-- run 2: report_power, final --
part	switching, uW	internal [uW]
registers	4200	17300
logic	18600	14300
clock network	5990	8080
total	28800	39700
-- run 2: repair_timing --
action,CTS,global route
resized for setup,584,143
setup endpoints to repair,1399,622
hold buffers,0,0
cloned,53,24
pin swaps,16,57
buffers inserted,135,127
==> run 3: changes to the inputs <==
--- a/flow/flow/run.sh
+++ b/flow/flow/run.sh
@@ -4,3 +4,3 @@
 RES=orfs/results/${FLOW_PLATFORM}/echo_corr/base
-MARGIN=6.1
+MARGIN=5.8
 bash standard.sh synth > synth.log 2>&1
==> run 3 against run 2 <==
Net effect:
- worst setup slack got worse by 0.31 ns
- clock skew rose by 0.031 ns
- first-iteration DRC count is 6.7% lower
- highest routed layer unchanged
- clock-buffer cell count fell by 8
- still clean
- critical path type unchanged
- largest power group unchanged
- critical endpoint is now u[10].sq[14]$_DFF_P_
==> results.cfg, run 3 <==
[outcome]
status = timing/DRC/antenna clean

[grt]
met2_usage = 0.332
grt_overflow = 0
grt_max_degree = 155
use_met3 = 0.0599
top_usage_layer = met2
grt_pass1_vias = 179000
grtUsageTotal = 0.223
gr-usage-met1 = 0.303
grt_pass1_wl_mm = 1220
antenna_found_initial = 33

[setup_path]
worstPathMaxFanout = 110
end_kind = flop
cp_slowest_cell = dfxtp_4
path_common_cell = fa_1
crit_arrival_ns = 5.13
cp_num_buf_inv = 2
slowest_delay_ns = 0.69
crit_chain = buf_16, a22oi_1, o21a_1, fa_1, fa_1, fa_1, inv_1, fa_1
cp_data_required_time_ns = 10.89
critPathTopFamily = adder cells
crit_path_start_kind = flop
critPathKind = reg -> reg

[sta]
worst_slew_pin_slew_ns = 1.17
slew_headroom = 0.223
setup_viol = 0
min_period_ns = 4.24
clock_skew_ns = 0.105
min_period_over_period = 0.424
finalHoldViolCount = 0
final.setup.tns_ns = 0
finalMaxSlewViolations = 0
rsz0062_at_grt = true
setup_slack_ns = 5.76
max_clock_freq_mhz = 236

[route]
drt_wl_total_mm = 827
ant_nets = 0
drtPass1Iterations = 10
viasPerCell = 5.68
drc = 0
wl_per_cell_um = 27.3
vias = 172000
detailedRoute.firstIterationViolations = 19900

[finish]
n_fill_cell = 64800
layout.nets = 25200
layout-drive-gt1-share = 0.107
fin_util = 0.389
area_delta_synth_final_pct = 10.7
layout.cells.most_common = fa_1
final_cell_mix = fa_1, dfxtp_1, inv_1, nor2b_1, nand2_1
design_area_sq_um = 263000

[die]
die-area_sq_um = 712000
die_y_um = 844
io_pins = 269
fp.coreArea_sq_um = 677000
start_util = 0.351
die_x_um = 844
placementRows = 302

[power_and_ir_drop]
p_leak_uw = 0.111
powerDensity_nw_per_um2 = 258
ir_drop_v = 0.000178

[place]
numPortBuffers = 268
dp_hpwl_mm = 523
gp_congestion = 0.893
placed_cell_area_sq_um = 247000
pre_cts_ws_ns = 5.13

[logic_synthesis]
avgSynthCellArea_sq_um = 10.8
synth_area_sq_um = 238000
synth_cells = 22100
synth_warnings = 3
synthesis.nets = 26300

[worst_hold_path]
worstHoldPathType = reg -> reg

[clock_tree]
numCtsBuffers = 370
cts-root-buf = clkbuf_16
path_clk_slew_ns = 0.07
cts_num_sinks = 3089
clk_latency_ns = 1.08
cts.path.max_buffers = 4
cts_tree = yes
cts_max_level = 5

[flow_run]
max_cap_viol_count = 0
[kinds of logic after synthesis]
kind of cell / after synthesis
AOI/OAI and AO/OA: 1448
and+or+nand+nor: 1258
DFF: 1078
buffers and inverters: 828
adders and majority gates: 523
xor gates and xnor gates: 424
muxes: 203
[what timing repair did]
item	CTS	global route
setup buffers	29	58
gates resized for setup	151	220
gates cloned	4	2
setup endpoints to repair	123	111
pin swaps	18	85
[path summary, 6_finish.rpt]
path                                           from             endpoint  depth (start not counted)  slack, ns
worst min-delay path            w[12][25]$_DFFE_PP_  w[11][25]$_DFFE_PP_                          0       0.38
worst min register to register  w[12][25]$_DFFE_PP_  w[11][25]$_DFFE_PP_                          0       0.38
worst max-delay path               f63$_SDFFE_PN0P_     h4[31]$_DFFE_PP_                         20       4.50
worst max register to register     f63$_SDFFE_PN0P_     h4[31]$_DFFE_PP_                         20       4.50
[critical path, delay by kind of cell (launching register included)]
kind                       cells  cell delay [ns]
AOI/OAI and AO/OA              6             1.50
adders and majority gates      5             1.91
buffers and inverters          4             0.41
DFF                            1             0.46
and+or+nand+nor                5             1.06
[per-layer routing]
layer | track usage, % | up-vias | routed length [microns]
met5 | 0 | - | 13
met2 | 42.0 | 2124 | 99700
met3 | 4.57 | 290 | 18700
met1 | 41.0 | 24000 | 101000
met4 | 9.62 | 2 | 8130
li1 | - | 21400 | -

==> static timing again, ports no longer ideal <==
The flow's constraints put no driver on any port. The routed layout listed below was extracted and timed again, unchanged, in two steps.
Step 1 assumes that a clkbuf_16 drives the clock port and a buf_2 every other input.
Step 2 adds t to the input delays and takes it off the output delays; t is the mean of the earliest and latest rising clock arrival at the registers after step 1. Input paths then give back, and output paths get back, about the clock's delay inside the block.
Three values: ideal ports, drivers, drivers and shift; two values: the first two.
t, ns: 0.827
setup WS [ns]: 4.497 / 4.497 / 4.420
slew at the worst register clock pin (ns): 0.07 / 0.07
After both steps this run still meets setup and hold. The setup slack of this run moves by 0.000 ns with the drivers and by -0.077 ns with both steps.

==

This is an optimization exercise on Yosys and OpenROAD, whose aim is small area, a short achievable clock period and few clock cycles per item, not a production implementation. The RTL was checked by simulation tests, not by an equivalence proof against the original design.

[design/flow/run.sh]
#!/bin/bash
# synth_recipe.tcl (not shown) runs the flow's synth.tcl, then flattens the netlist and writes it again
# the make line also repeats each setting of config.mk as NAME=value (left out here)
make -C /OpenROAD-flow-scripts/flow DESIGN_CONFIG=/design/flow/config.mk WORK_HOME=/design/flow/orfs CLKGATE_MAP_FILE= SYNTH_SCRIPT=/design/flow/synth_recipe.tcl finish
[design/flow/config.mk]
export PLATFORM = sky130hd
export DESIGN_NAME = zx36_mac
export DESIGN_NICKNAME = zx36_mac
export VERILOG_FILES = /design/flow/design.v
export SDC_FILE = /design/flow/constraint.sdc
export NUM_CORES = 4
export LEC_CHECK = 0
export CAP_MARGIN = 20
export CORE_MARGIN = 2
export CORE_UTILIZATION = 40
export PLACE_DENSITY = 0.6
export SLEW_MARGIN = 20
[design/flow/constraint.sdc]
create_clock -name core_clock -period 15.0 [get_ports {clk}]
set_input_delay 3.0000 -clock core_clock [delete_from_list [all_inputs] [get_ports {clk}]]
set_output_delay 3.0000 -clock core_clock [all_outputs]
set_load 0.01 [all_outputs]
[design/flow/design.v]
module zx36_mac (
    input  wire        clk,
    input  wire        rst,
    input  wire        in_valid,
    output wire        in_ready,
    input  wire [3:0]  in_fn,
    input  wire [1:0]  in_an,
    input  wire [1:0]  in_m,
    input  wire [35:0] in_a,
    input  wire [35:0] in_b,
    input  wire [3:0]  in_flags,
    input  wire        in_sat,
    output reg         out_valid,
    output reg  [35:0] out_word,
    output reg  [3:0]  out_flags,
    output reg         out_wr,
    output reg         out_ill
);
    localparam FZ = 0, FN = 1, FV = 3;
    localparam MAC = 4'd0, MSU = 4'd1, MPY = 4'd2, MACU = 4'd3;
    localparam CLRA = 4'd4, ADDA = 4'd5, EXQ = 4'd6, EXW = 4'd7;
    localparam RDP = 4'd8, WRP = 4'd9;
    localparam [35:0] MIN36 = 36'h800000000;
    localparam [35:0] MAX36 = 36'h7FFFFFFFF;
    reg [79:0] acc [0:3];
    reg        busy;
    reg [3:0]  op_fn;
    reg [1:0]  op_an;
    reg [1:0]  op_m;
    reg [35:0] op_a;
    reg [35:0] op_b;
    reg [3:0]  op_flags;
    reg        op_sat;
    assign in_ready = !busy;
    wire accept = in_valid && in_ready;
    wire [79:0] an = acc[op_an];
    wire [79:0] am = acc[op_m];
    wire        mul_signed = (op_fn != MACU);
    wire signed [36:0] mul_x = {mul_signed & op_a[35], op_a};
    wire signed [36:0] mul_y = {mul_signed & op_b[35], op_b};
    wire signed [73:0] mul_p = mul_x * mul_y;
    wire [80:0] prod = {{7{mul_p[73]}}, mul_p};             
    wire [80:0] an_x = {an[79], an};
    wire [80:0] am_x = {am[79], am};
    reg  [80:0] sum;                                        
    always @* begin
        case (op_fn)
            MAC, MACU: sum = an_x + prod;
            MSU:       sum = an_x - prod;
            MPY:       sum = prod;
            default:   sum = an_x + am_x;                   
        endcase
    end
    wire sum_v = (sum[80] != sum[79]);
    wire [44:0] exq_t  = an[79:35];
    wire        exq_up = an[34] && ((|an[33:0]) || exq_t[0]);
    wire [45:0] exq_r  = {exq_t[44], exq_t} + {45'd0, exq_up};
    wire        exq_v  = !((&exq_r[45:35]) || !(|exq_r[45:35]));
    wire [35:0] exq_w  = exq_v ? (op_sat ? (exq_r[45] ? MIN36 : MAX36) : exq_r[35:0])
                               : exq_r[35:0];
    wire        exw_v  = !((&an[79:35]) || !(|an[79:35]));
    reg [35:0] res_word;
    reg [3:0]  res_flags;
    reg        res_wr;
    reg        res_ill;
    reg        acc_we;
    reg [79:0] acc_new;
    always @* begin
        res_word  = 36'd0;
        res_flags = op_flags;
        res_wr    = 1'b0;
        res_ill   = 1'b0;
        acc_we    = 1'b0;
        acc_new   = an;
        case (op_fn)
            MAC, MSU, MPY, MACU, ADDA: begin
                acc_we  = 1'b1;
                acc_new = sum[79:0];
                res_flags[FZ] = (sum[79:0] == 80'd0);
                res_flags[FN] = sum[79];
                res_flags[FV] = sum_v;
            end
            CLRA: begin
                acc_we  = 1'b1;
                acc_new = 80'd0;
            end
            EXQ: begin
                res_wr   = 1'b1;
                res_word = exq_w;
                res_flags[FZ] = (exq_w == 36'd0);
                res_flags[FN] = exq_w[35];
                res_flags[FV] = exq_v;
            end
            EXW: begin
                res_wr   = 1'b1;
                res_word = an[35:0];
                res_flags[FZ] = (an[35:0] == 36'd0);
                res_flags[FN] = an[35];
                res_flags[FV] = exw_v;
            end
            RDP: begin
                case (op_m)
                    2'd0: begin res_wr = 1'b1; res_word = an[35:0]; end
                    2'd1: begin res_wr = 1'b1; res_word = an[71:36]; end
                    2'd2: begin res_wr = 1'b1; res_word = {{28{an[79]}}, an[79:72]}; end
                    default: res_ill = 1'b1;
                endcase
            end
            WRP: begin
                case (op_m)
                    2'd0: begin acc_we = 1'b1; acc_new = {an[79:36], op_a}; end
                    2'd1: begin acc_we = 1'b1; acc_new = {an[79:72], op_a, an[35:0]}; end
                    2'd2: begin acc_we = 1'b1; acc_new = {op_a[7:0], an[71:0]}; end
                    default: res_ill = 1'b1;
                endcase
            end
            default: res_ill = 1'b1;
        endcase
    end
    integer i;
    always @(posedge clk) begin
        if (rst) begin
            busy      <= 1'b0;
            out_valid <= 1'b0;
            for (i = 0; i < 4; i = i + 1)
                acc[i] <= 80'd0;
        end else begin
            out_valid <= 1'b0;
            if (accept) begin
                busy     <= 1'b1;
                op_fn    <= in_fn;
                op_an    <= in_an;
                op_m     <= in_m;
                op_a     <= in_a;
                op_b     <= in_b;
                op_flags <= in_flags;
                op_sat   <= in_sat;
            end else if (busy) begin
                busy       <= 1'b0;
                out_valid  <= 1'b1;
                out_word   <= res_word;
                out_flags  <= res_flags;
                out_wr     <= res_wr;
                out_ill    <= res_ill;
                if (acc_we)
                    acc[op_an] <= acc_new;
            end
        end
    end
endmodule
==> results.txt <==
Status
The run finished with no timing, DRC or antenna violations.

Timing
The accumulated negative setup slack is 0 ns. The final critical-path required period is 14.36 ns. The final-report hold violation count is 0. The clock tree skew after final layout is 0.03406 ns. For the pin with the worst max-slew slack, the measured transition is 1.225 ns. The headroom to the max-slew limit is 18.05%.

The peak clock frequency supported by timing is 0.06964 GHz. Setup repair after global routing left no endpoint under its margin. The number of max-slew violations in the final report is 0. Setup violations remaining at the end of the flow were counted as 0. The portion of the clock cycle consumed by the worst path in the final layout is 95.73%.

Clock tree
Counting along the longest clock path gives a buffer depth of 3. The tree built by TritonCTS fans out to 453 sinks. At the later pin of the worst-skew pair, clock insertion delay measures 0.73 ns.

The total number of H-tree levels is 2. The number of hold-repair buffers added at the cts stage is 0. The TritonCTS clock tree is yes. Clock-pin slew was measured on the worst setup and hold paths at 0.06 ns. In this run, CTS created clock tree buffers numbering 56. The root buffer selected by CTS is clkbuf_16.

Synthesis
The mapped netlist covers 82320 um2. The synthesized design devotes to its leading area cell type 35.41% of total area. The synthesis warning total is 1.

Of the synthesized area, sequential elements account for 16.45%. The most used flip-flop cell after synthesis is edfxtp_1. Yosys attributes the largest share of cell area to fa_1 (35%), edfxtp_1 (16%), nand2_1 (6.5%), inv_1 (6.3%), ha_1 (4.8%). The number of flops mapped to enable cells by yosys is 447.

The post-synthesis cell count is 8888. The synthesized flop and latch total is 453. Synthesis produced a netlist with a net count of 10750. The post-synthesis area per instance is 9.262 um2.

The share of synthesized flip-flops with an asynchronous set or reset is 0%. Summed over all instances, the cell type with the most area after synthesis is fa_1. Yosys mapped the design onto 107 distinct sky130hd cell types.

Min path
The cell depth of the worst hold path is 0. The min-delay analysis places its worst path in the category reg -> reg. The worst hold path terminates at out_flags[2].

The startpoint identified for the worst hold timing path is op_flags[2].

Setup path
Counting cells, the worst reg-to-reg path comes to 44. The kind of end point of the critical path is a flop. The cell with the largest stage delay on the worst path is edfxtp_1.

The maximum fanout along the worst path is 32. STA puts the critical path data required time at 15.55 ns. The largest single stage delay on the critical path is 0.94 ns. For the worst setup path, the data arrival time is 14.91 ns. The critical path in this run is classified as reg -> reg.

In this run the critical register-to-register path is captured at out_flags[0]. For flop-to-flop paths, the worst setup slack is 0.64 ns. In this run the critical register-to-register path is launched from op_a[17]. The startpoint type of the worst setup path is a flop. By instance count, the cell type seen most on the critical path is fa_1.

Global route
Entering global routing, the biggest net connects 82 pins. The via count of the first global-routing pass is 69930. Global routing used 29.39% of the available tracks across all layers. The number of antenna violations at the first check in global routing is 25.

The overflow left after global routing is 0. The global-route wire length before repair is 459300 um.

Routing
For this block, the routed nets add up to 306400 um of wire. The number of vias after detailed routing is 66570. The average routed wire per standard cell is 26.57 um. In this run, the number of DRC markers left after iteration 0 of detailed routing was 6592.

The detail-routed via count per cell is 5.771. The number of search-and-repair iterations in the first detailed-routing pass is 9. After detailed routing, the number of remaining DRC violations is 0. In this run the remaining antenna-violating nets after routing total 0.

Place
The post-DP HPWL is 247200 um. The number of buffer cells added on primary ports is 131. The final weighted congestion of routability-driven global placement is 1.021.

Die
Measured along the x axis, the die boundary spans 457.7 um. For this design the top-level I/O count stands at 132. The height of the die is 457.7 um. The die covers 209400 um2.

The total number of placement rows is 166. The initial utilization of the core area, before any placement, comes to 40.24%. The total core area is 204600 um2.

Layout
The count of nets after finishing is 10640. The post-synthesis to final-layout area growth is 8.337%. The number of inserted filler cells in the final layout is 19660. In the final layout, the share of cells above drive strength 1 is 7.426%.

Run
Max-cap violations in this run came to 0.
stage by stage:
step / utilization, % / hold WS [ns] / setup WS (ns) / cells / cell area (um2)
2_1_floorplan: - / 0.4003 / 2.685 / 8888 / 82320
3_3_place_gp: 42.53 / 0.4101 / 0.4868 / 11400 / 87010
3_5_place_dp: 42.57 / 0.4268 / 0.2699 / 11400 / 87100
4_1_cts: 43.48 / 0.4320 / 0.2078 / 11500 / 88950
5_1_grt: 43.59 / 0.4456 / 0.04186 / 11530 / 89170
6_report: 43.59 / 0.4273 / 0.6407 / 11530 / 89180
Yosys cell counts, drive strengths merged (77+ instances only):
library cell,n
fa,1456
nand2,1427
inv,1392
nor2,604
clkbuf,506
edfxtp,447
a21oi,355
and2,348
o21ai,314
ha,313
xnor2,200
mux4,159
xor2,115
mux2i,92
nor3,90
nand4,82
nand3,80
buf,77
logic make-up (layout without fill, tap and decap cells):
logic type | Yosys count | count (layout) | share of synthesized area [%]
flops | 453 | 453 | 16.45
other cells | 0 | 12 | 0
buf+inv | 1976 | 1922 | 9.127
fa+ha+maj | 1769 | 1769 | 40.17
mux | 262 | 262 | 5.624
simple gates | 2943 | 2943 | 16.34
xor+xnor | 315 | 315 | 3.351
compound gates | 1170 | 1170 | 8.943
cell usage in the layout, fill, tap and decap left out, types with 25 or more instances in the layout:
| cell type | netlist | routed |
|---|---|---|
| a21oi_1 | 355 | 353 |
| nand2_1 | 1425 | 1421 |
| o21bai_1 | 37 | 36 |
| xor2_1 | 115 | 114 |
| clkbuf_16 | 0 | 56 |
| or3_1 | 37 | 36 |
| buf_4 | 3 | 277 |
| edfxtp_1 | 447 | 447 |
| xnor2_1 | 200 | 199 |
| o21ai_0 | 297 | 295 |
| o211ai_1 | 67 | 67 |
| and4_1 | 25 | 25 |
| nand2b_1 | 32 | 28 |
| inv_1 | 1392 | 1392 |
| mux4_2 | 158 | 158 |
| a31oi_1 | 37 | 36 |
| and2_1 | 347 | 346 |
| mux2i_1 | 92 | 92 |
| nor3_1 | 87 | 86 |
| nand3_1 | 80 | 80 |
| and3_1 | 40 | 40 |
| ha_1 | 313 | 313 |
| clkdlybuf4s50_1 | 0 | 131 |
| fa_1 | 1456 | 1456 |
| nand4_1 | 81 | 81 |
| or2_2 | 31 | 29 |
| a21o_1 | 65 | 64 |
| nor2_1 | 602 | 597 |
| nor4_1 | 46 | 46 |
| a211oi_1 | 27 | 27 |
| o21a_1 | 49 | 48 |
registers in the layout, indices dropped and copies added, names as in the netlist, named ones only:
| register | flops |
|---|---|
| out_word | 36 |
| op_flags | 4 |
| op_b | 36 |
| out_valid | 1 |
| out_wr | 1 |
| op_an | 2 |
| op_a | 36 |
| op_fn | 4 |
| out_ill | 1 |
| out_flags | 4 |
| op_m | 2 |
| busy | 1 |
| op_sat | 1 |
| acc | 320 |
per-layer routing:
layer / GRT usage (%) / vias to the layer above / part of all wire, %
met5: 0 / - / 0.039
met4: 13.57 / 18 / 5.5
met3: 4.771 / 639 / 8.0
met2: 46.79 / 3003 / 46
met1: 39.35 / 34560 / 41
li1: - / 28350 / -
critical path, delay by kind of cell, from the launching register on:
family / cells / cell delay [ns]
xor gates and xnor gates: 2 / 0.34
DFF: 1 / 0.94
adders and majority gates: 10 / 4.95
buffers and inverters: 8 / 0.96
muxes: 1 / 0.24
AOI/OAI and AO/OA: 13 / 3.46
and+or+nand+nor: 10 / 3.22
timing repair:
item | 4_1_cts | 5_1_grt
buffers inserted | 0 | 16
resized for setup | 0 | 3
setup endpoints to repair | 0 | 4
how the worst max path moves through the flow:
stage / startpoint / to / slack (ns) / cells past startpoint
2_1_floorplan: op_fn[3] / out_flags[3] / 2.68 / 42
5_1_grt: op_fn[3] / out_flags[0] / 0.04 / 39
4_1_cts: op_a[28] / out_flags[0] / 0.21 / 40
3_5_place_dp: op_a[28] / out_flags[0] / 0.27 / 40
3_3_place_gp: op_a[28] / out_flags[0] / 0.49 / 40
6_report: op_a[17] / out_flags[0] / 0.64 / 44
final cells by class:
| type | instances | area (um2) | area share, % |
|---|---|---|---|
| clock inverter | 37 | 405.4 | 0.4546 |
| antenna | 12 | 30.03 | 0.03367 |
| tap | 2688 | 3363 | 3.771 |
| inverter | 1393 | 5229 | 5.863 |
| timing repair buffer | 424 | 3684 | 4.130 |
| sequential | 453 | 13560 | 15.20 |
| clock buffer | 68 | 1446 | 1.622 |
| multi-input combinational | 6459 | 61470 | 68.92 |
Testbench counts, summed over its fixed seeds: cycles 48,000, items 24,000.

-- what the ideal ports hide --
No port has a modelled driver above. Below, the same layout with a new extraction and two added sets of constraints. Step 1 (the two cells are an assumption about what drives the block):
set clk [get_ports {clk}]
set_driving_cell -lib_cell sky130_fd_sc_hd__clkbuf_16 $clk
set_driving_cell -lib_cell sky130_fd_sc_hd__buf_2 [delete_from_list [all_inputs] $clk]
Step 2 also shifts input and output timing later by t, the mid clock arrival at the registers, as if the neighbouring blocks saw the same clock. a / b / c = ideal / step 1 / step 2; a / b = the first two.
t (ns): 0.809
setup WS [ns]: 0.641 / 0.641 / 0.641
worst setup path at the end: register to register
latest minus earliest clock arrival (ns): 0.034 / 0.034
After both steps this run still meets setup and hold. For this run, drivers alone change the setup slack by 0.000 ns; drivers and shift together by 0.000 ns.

## The task
Above are the records. Print exactly, and only, the lines from the line with "crit_path_start_kind = flop" to the line with "vias = 172000", both inclusive.

## Task answer
crit_path_start_kind = flop
critPathKind = reg -> reg

[sta]
worst_slew_pin_slew_ns = 1.17
slew_headroom = 0.223
setup_viol = 0
min_period_ns = 4.24
clock_skew_ns = 0.105
min_period_over_period = 0.424
finalHoldViolCount = 0
final.setup.tns_ns = 0
finalMaxSlewViolations = 0
rsz0062_at_grt = true
setup_slack_ns = 5.76
max_clock_freq_mhz = 236

[route]
drt_wl_total_mm = 827
ant_nets = 0
drtPass1Iterations = 10
viasPerCell = 5.68
drc = 0
wl_per_cell_um = 27.3
vias = 172000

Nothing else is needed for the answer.